## What Should The Results Of New Teacher Evaluations Look Like?

In a previous post [1], I discussed the initial results [2] from new teacher evaluations in several states, and the fact that states with implausibly large proportions of teachers in the higher categories face a difficult situation – achieving greater differentiation while improving the quality and legitimacy of their systems.

I also expressed concern that pre-existing beliefs about the "proper" distribution of teacher ratings -- in particular, how many teachers should receive the lowest ratings -- might inappropriately influence the process of adjusting the systems based on the first round of results. In other words, there is a risk that states and districts will change their systems in a crude manner that lowers ratings simply for the sake of lowering ratings.

Such concerns of course imply a more general question: How should we assess the results of new evaluation systems? That’s a complicated issue, and these are largely uncharted waters. Nevertheless, I'd like to offer a few thoughts as states and districts move forward.

**Statewide results mask a great deal of underlying district-level variation in results and design/implementation**. This may be an obvious point, but it's worth noting: The new systems' results vary within and between states, as should interpretations of and expectations for those results. For instance, the first round of ratings in Michigan, one of the states that received criticism, were as follows:

Clearly, the fact that three percent of teachers received the “minimally effective” or “ineffective” ratings is implausible, and must be addressed. However, the systems, as well as their actual results, vary quite a bit from district to district. The most useful first step here would be to look for associations between districts’ results and the design of their systems.

**Expectations about the distribution of ratings across categories must consider the "meaning" or "intention" of the categories.** It’s reasonable to assume that “true” teacher performance, which we cannot observe directly, approximates a “normal distribution” or “bell curve” – that is, most teachers are clustered around the average, and there are fewer and fewer teachers as one moves in either direction.

That does not, however, mean that the evaluations' scoring systems are (or, perhaps, should be) designed to split up teachers in a manner that produces a specific type of distribution *across rating categories*. For one thing, even if there's a good spread across categories, this doesn't necessarily mean [3] that the underlying scores are "accurate." Moreover, in order to assess the results of the new evaluations, one should first consider what the categories are designed to capture, and how/whether the underlying scoring of each measure matches up with that intention.

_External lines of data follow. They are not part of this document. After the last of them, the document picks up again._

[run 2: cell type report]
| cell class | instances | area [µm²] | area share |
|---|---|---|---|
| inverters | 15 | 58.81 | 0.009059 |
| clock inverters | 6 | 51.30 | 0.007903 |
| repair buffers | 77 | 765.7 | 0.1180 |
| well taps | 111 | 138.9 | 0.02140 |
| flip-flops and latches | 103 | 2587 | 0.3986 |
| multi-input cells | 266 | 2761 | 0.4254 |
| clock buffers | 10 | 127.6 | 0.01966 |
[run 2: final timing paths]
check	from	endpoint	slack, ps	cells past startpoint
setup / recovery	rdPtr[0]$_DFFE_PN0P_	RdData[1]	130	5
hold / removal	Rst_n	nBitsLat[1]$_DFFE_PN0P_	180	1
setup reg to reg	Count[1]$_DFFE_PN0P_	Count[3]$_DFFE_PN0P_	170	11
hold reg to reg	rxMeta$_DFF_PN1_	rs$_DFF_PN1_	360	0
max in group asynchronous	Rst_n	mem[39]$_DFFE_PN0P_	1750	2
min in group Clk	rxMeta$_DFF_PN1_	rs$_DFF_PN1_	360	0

And, again, the choice and scoring of measures varies widely, within and between states. Staying with the example of Michigan, districts were able to choose their own assessments and observation protocols (e.g., Danielson, etc.), including those that were already in place prior to the evaluation law, while the weight assigned to "student growth" measures varies widely by district, ranging from 10 to 50 percent. In short, the ratings carry very different meanings from district to district, and expected results should therefore vary as well. The same goes for variation between states.

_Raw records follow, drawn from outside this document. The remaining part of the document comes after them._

## src/rtl/watch_pkg.sv

```systemverilog
// Shared encodings for the watch timekeeping controller: FSM states, field-select codes
// and BCD limits used by the field counters.
package watch_pkg;

  localparam logic [1:0] SEL_NONE = 2'd0;
  localparam logic [1:0] SEL_HOUR = 2'd1;
  localparam logic [1:0] SEL_MIN  = 2'd2;
  localparam logic [1:0] SEL_SEC  = 2'd3;

  localparam logic [7:0] HOUR_MAX   = 8'h23;
  localparam logic [7:0] MINSEC_MAX = 8'h59;

  // State codes double as the SEL_FIELD value, so the state register drives that output directly.
  typedef enum logic [1:0] {
    ST_RUN   = SEL_NONE,
    ST_SET_H = SEL_HOUR,
    ST_SET_M = SEL_MIN,
    ST_SET_S = SEL_SEC
  } state_e;

  // Blank mask {H, M, S} for the field edited in a given state.
  function automatic logic [2:0] field_mask(input state_e s);
    case (s)
      ST_SET_H: return 3'b100;
      ST_SET_M: return 3'b010;
      ST_SET_S: return 3'b001;
      default:  return 3'b000;
    endcase
  endfunction

  function automatic state_e next_field(input state_e s);
    case (s)
      ST_SET_H: return ST_SET_M;
      ST_SET_M: return ST_SET_S;
      default:  return ST_SET_H;
    endcase
  endfunction

endpackage

```

## src/rtl/bcd2_counter.sv

```systemverilog
// Two-digit BCD counter wrapping from i_max to 00; o_carry flags an increment taken at i_max.
module bcd2_counter (
  input  logic       CLK,
  input  logic       i_clr,
  input  logic       i_inc,
  input  logic [7:0] i_max,
  output logic [3:0] o_tens,
  output logic [3:0] o_ones,
  output logic       o_carry
);

  logic [3:0] r_tens;
  logic [3:0] r_ones;
  logic       w_at_max;

  assign w_at_max = ({r_tens, r_ones} == i_max);
  assign o_carry  = i_inc & w_at_max;
  assign o_tens   = r_tens;
  assign o_ones   = r_ones;

  // NOTE: state updates use <= so every register samples pre-edge values, as the flops do.
  always_ff @(posedge CLK) begin
    if (i_clr) begin
      r_tens <= 4'd0;
      r_ones <= 4'd0;
    end else if (i_inc) begin
      if (w_at_max) begin
        r_tens <= 4'd0;
        r_ones <= 4'd0;
      end else if (r_ones == 4'd9) begin
        r_ones <= 4'd0;
        r_tens <= r_tens + 4'd1;
      end else begin
        r_ones <= r_ones + 4'd1;
      end
    end
  end

endmodule

```

## src/rtl/watch_time_ctrl.sv

```systemverilog
// Watch timekeeping core: 1 s prescaler, HH:MM:SS BCD counters, RUN/SET mode FSM driven by
// three button edges, and the blink generator for the field being edited.
module watch_time_ctrl
  import watch_pkg::*;
#(
  parameter int TICKS_PER_SEC = 1000,
  parameter int BLINK_TICKS   = 250
) (
  input  logic       CLK,
  input  logic       RESETN,
  input  logic       BTN_MODE,
  input  logic       BTN_NEXT,
  input  logic       BTN_UP,
  output logic [3:0] H10,
  output logic [3:0] H1,
  output logic [3:0] M10,
  output logic [3:0] M1,
  output logic [3:0] S10,
  output logic [3:0] S1,
  output logic       SET_MODE,
  output logic [1:0] SEL_FIELD,
  output logic       BLANK_H,
  output logic       BLANK_M,
  output logic       BLANK_S,
  output logic       SEC_PULSE
);

  localparam int PW = (TICKS_PER_SEC > 1) ? $clog2(TICKS_PER_SEC) : 1;
  localparam int BW = (BLINK_TICKS > 1) ? $clog2(BLINK_TICKS) : 1;
  localparam logic [PW-1:0] PRESC_LAST = PW'(TICKS_PER_SEC - 1);
  localparam logic [BW-1:0] BLINK_LAST = BW'(BLINK_TICKS - 1);

  state_e        r_state;
  logic [2:0]    r_btn_prev;
  logic [PW-1:0] r_presc;
  logic [BW-1:0] r_blink_cnt;
  logic          r_phase_on;
  logic          r_set_mode;
  logic          r_sec_pulse;
  logic [2:0]    r_blank;

  logic [2:0] w_edge;
  logic       w_mode, w_next, w_up;
  logic       w_run, w_tick, w_clr;
  logic       w_inc_s, w_inc_m, w_inc_h;
  logic       w_carry_s, w_carry_m;

  // Only the highest-priority edge acts: MODE > NEXT > UP.
  assign w_edge = {BTN_MODE, BTN_NEXT, BTN_UP} & ~r_btn_prev;
  assign w_mode = w_edge[2];
  assign w_next = w_edge[1] & ~w_edge[2];
  assign w_up   = w_edge[0] & ~(|w_edge[2:1]);

  assign w_run  = (r_state == ST_RUN);
  assign w_tick = w_run & (r_presc == PRESC_LAST);
  assign w_clr  = ~RESETN;

  // RUN ripples the carry chain; SET bumps only the selected field with carries dropped.
  assign w_inc_s = w_run ? w_tick    : ((r_state == ST_SET_S) & w_up);
  assign w_inc_m = w_run ? w_carry_s : ((r_state == ST_SET_M) & w_up);
  assign w_inc_h = w_run ? w_carry_m : ((r_state == ST_SET_H) & w_up);

  bcd2_counter u_sec (
    .CLK(CLK), .i_clr(w_clr), .i_inc(w_inc_s), .i_max(MINSEC_MAX),
    .o_tens(S10), .o_ones(S1), .o_carry(w_carry_s)
  );

  bcd2_counter u_min (
    .CLK(CLK), .i_clr(w_clr), .i_inc(w_inc_m), .i_max(MINSEC_MAX),
    .o_tens(M10), .o_ones(M1), .o_carry(w_carry_m)
  );

  bcd2_counter u_hour (
    .CLK(CLK), .i_clr(w_clr), .i_inc(w_inc_h), .i_max(HOUR_MAX),
    .o_tens(H10), .o_ones(H1), .o_carry()
  );

  always_ff @(posedge CLK) begin
    if (!RESETN) begin
      r_btn_prev  <= 3'b000;
      r_sec_pulse <= 1'b0;
    end else begin
      r_btn_prev  <= {BTN_MODE, BTN_NEXT, BTN_UP};
      r_sec_pulse <= w_tick;
    end
  end

  always_ff @(posedge CLK) begin
    if (!RESETN) begin
      r_state     <= ST_RUN;
      r_set_mode  <= 1'b0;
      r_presc     <= '0;
      r_blink_cnt <= '0;
      r_phase_on  <= 1'b1;
      r_blank     <= 3'b000;
    end else begin
      case (r_state)
        ST_RUN: begin
          r_blank <= 3'b000;
          if (w_mode) begin
            r_state     <= ST_SET_H;
            r_set_mode  <= 1'b1;
            r_presc     <= '0;
            r_blink_cnt <= '0;
            r_phase_on  <= 1'b1;
          end else begin
            r_presc <= w_tick ? '0 : r_presc + 1'b1;
          end
        end
        default: begin
          if (w_mode) begin
            r_state    <= ST_RUN;
            r_set_mode <= 1'b0;
            r_presc    <= '0;
            r_blank    <= 3'b000;
          end else if (w_next || w_up) begin
            // Restart the blink on any edit so the touched field is visible immediately.
            if (w_next) r_state <= next_field(r_state);
            r_blink_cnt <= '0;
            r_phase_on  <= 1'b1;
            r_blank     <= 3'b000;
          end else if (r_blink_cnt == BLINK_LAST) begin
            r_blink_cnt <= '0;
            r_phase_on  <= ~r_phase_on;
            r_blank     <= r_phase_on ? field_mask(r_state) : 3'b000;
          end else begin
            r_blink_cnt <= r_blink_cnt + 1'b1;
          end
        end
      endcase
    end
  end

  assign SET_MODE  = r_set_mode;
  assign SEL_FIELD = r_state;
  assign BLANK_H   = r_blank[2];
  assign BLANK_M   = r_blank[1];
  assign BLANK_S   = r_blank[0];
  assign SEC_PULSE = r_sec_pulse;

endmodule

```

To (somewhat crudely) illustrate this idea, the bell curve (the solid black line) represents the distribution of “true” teacher performance (which, again, we cannot measure directly). The line down the middle of the bell represents the “average," and the dotted red lines are one possible way to view the “meaning” of a common four-category rating scheme.

In this conceptualization, the “minimally effective” category is supposed to include teachers whose performance is below average but not too far to reach the "ineffective" line, whereas teachers rated “effective” are above average. This basic idea is that the line between “minimally effective” and “effective” is mapped onto the average.

From this perspective, we might expect roughly equal proportions of teachers to fall into these two categories (say, about 40-45 percent each), and then 5-10 percent of teachers to fall into each of the two remaining categories – “highly effective” and “ineffective."

It would be ideal to be able design systems that are capable of differentiating among teachers right in the middle of the distribution. But this is a tall order, not only because these systems are all virtually brand new, but also because what little we know about teacher performance measures – both observations [4] and value-added [5] (LINKS) – suggests that it’s much tougher to separate the “above average” from the “below average” teachers than it is to identify the “highly effective” and “ineffective” teachers.

So, districts might choose to conceptualize their categories in a manner more like the figure below.

In this scheme (which, again, is purely for illustrative purposes), the “effective” category is intended to include the mass of teachers clustered around the middle of the “true performance” distribution, while the other categories capture teachers who are assessed to be “far enough” from this middle to warrant separate attention. In this case, it is to be expected that a large proportion of teachers would be rated in the top two categories (or a minority of teachers in “bottom” ratings).

To reiterate, this discussion does not change the implausibility of the three percent of Michigan teachers who were rated “minimally effective” or “ineffective," nor is it intended to advocate for any particular conceptualization of how the categories should be structured. There are pros and cons to any approach.

The point, rather, is that we cannot assess the results of these new systems without first considering what they're supposed to capture, and any conclusions about whether or not they “look right” are based on assumptions about these intentions (as well as whether or not the underlying measures reflect them). This issue is particularly salient when looking at the proportions of teachers falling into the "middle" categories.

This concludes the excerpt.